A safe way to proxy ports from docker containers running inside a JupyterHub to the outside world.

Features

The JupyterHub administrator can:

  • select which ports can be forwarded
  • select whether to protect access to forwarded ports by tokens or not
    (when access protected, tokens are provided by X-Proxy-Token HTTP header)

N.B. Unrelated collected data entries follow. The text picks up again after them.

$ cat src/rtl/wb_ram_arbiter.sv
// Round-robin Wishbone arbiter sharing one SRAM slave between NUM_M masters,
// with a per-transfer watchdog that aborts stalled accesses with err.
module wb_ram_arbiter #(
    parameter int NUM_M   = 3,
    parameter int AW      = 32,
    parameter int DW      = 32,
    parameter int TIMEOUT = 64
) (
    input  logic                  wb_clk,
    input  logic                  wb_rst,
    input  logic [NUM_M*AW-1:0]   m_adr_i,
    input  logic [NUM_M*DW-1:0]   m_dat_i,
    input  logic [NUM_M*DW/8-1:0] m_sel_i,
    input  logic [NUM_M-1:0]      m_we_i,
    input  logic [NUM_M-1:0]      m_cyc_i,
    input  logic [NUM_M-1:0]      m_stb_i,
    input  logic [NUM_M*3-1:0]    m_cti_i,
    input  logic [NUM_M*2-1:0]    m_bte_i,
    output logic [DW-1:0]         m_dat_o,
    output logic [NUM_M-1:0]      m_ack_o,
    output logic [NUM_M-1:0]      m_err_o,
    output logic [NUM_M-1:0]      m_rty_o,
    output logic [AW-1:0]         s_adr_o,
    output logic [DW-1:0]         s_dat_o,
    output logic [DW/8-1:0]       s_sel_o,
    output logic                  s_we_o,
    output logic [2:0]            s_cti_o,
    output logic [1:0]            s_bte_o,
    output logic                  s_cyc_o,
    output logic                  s_stb_o,
    input  logic [DW-1:0]         s_dat_i,
    input  logic                  s_ack_i,
    input  logic                  s_err_i,
    input  logic                  s_rty_i,
    output logic [NUM_M-1:0]      grant_o
);
    localparam int SW = DW / 8;
    localparam int IW = (NUM_M > 1) ? $clog2(NUM_M) : 1;
    localparam int WW = (TIMEOUT > 0) ? $clog2(TIMEOUT + 1) : 1;

    typedef enum logic [1:0] {
        ST_IDLE  = 2'b00,
        ST_BUSY  = 2'b01,
        ST_ABORT = 2'b10
    } state_t;

    state_t           state_r, state_s;
    logic [NUM_M-1:0] grant_r, grant_s;
    logic [IW-1:0]    gidx_r, gidx_s;
    logic [IW-1:0]    last_r, last_s;
    logic             skip_r, skip_s;
    logic [WW-1:0]    wdog_r, wdog_s;
    logic [NUM_M-1:0] req_s;
    logic             pick_vld_s;
    logic [IW-1:0]    pick_idx_s;
    logic             hit_s;
    int               cand_s;
    logic             cyc_g_s, stb_g_s, resp_s, timeout_s;

    function automatic logic [NUM_M-1:0] onehot(input logic [IW-1:0] idx);
        logic [NUM_M-1:0] v;
        v      = '0;
        v[idx] = 1'b1;
        return v;
    endfunction

    assign cyc_g_s = m_cyc_i[gidx_r];
    assign stb_g_s = m_stb_i[gidx_r];
    assign resp_s  = s_ack_i | s_err_i | s_rty_i;
    assign grant_o = grant_r;

    // The master that just released is masked for one arbitration round
    always_comb begin
        req_s = m_cyc_i;
        if (skip_r) req_s = m_cyc_i & ~onehot(last_r);
        else        req_s = m_cyc_i;
    end

    // Cyclic scan starting just after the last owner
    always_comb begin
        pick_vld_s = 1'b0;
        pick_idx_s = '0;
        hit_s      = 1'b0;
        cand_s     = 0;
        for (int off = 1; off <= NUM_M; off++) begin
            cand_s     = int'(last_r) + off;
            cand_s     = (cand_s >= NUM_M) ? cand_s - NUM_M : cand_s;
            hit_s      = !pick_vld_s && req_s[cand_s];
            pick_idx_s = hit_s ? IW'(cand_s) : pick_idx_s;
            pick_vld_s = pick_vld_s | hit_s;
        end
    end

    // Watchdog limit; a slave response in the same cycle takes priority
    always_comb begin
        timeout_s = 1'b0;
        if (TIMEOUT > 0)
            timeout_s = (state_r == ST_BUSY) && cyc_g_s && stb_g_s && !resp_s &&
                        (wdog_r == WW'(TIMEOUT));
        else
            timeout_s = 1'b0;
    end

    // Slave-side mux and response routing to the granted master
    always_comb begin
        m_dat_o = s_dat_i;
        m_ack_o = '0;
        m_err_o = '0;
        m_rty_o = '0;
        s_adr_o = '0;
        s_dat_o = '0;
        s_sel_o = '0;
        s_we_o  = 1'b0;
        s_cti_o = 3'b000;
        s_bte_o = 2'b00;
        s_cyc_o = 1'b0;
        s_stb_o = 1'b0;
        case (state_r)
            ST_BUSY: begin
                s_adr_o = m_adr_i[gidx_r*AW +: AW];
                s_dat_o = m_dat_i[gidx_r*DW +: DW];
                s_sel_o = m_sel_i[gidx_r*SW +: SW];
                s_we_o  = m_we_i[gidx_r];
                s_cti_o = m_cti_i[gidx_r*3 +: 3];
                s_bte_o = m_bte_i[gidx_r*2 +: 2];
                s_cyc_o = cyc_g_s & ~timeout_s;
                s_stb_o = stb_g_s & ~timeout_s;
                m_ack_o = s_ack_i ? grant_r : '0;
                m_rty_o = s_rty_i ? grant_r : '0;
                m_err_o = (s_err_i | timeout_s) ? grant_r : '0;
            end
            ST_IDLE:  begin end
            ST_ABORT: begin end
            default:  begin end
        endcase
    end

    // Next-state: arbitration, grant hold/release and watchdog count
    always_comb begin
        state_s = state_r;
        grant_s = grant_r;
        gidx_s  = gidx_r;
        last_s  = last_r;
        skip_s  = skip_r;
        wdog_s  = '0;
        case (state_r)
            ST_IDLE: begin
                skip_s = 1'b0;
                if (pick_vld_s) begin
                    grant_s = onehot(pick_idx_s);
                    gidx_s  = pick_idx_s;
                    state_s = ST_BUSY;
                end else begin
                    state_s = ST_IDLE;
                end
            end
            ST_BUSY: begin
                if (!cyc_g_s) begin
                    last_s  = gidx_r;
                    grant_s = '0;
                    skip_s  = 1'b1;
                    state_s = ST_IDLE;
                end else if (timeout_s) begin
                    state_s = ST_ABORT;
                end else if (stb_g_s && !resp_s) begin
                    wdog_s = wdog_r + WW'(1);
                end else begin
                    wdog_s = '0;
                end
            end
            ST_ABORT: begin
                if (!cyc_g_s) begin
                    last_s  = gidx_r;
                    grant_s = '0;
                    skip_s  = 1'b1;
                    state_s = ST_IDLE;
                end else begin
                    state_s = ST_ABORT;
                end
            end
            default: begin
                grant_s = '0;
                state_s = ST_IDLE;
            end
        endcase
    end

    // State registers with synchronous reset
    always_ff @(posedge wb_clk) begin
        if (wb_rst) begin
            state_r <= ST_IDLE;
            grant_r <= '0;
            gidx_r  <= '0;
            last_r  <= IW'(NUM_M - 1);
            skip_r  <= 1'b0;
            wdog_r  <= '0;
        end else begin
            state_r <= state_s;
            grant_r <= grant_s;
            gidx_r  <= gidx_s;
            last_r  <= last_s;
            skip_r  <= skip_s;
            wdog_r  <= wdog_s;
        end
    end
endmodule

A user logged in to the JupyterHub can:

  • get his or her current proxy token via a GET request to http(s)://<JUPYTERHUBHOST>/hub/proxytoken/
  • disable or regenerate his or her proxy token via a POST request to http(s)://<JUPYTERHUBHOST>/hub/proxytoken/

An internet user can:

  • access the proxied service at http(s)://<JUPYTERHUBHOST>/hub/proxy/<PORT>/<USER>

Limitations

  • intended to work with DockerSpawner (extension to other spawners may come in the future)

Background

Use case: As the JupyterHub user Bob, you are running a service in your environment (say, a web server running on port 5000). You would like to give your friend Alice (or even the entire world) access to this service without giving them access to your entire JupyterHub account.

Problem 1: By default, even you as the user running the service have no way of accessing the service by typing a URL into your browser. This problem is solved by the nbserverproxy jupyter notebook server extension, which makes your service available to you under http(s)://<JUPYTERHUBHOST>/user/bob/proxy/5000

Problem 2: Now you can access the service from your browser, but your friend Alice still can't - because she is not logged in to your account. This problem is solved by jhproxy, which makes the service available at http(s)://<JUPYTERHUBHOST>/hub/proxy/5000/bob, either publicly to everyone or protected by a "proxy token".

Installation

On the machine where JupyterHub is installed:

  1. pip install jhproxy

  2. adjust your jupyterhub_config.py, specifying

    • which ports to proxy
    • under which address
    • whether to protect access via proxy tokens
    • whether to generate a random proxy token at startup
    • ...

Please check out a fully documented working example in examples/jupyterhub_config.py. Feel free to copy, reuse and edit to your needs.

Notes:

  • If the Docker host is a Mac, you need to start the server to be proxied inside docker on the 0.0.0.0 interface, otherwise Docker will not allow to forward it due to the way networking is configured by default on Docker on the Mac. Note that this is an issue of the Docker configuration, not of jhproxy.
  • If you don't need authorization, you can just use the standard DockerSpawner and ports will simply be proxied. If you instead want authorization, use jbproxy.spawners.TokenizedDockerSpawner as in the configuration example.

Usage

In the following, we assume you are logged in as a user to a JupyterHub with jhproxy enabled (see installation section). This won't work when running a simple stand-alone jupyter notebook server or when running inside a JupyterHub that does not have jhproxy enabled.

No authorization (allow all)

As a user logged in to the JupyterHub:

  • open a terminal and start your service (e.g.: python -m SimpleHTTPServer 5000)
  • try to connect to it at http(s)://<JUPYTERHUBHOST>/user/bob/proxy/5000

Authorization via proxy token

As a user logged in to the JupyterHub:

  • open a terminal and start your service (e.g.: python -m SimpleHTTPServer 5000)
  • open a terminal and clone this repository into your account
  • open the examples/token_demo.ipynb notebook using the JupyterHub interface
  • run the HTML code cell
  • press the button to get a token from http(s)://<JUPYTERHUBHOST>/hub/proxytoken/
  • try to connect to your service at http(s)://<JUPYTERHUBHOST>/user/bob/proxy/5000 , now providing the proxy token in the X-Proxy-Token HTTP header

See examples/client_ajax_CORS.html for an example of how to do the last step via an AJAX request that also checks whether the CORS headers of the server are properly configured. Make sure to put the correct URL, change the string USERNAMEHERE, and the token.

Regenerting the tokens/disabling proxy tokens (allow all)

Open the jupyter notebook in examples/token_demo.ipynb (from within your properly configured JupyterHub installation, with jbproxy installed). The notebook has buttons to run these actions (allow all, allow none, allow only via (newly-generated) token, get current token).

License

This code is released under the MIT license.

We acknowledge nbserverproxy for inspiration for the proxy component.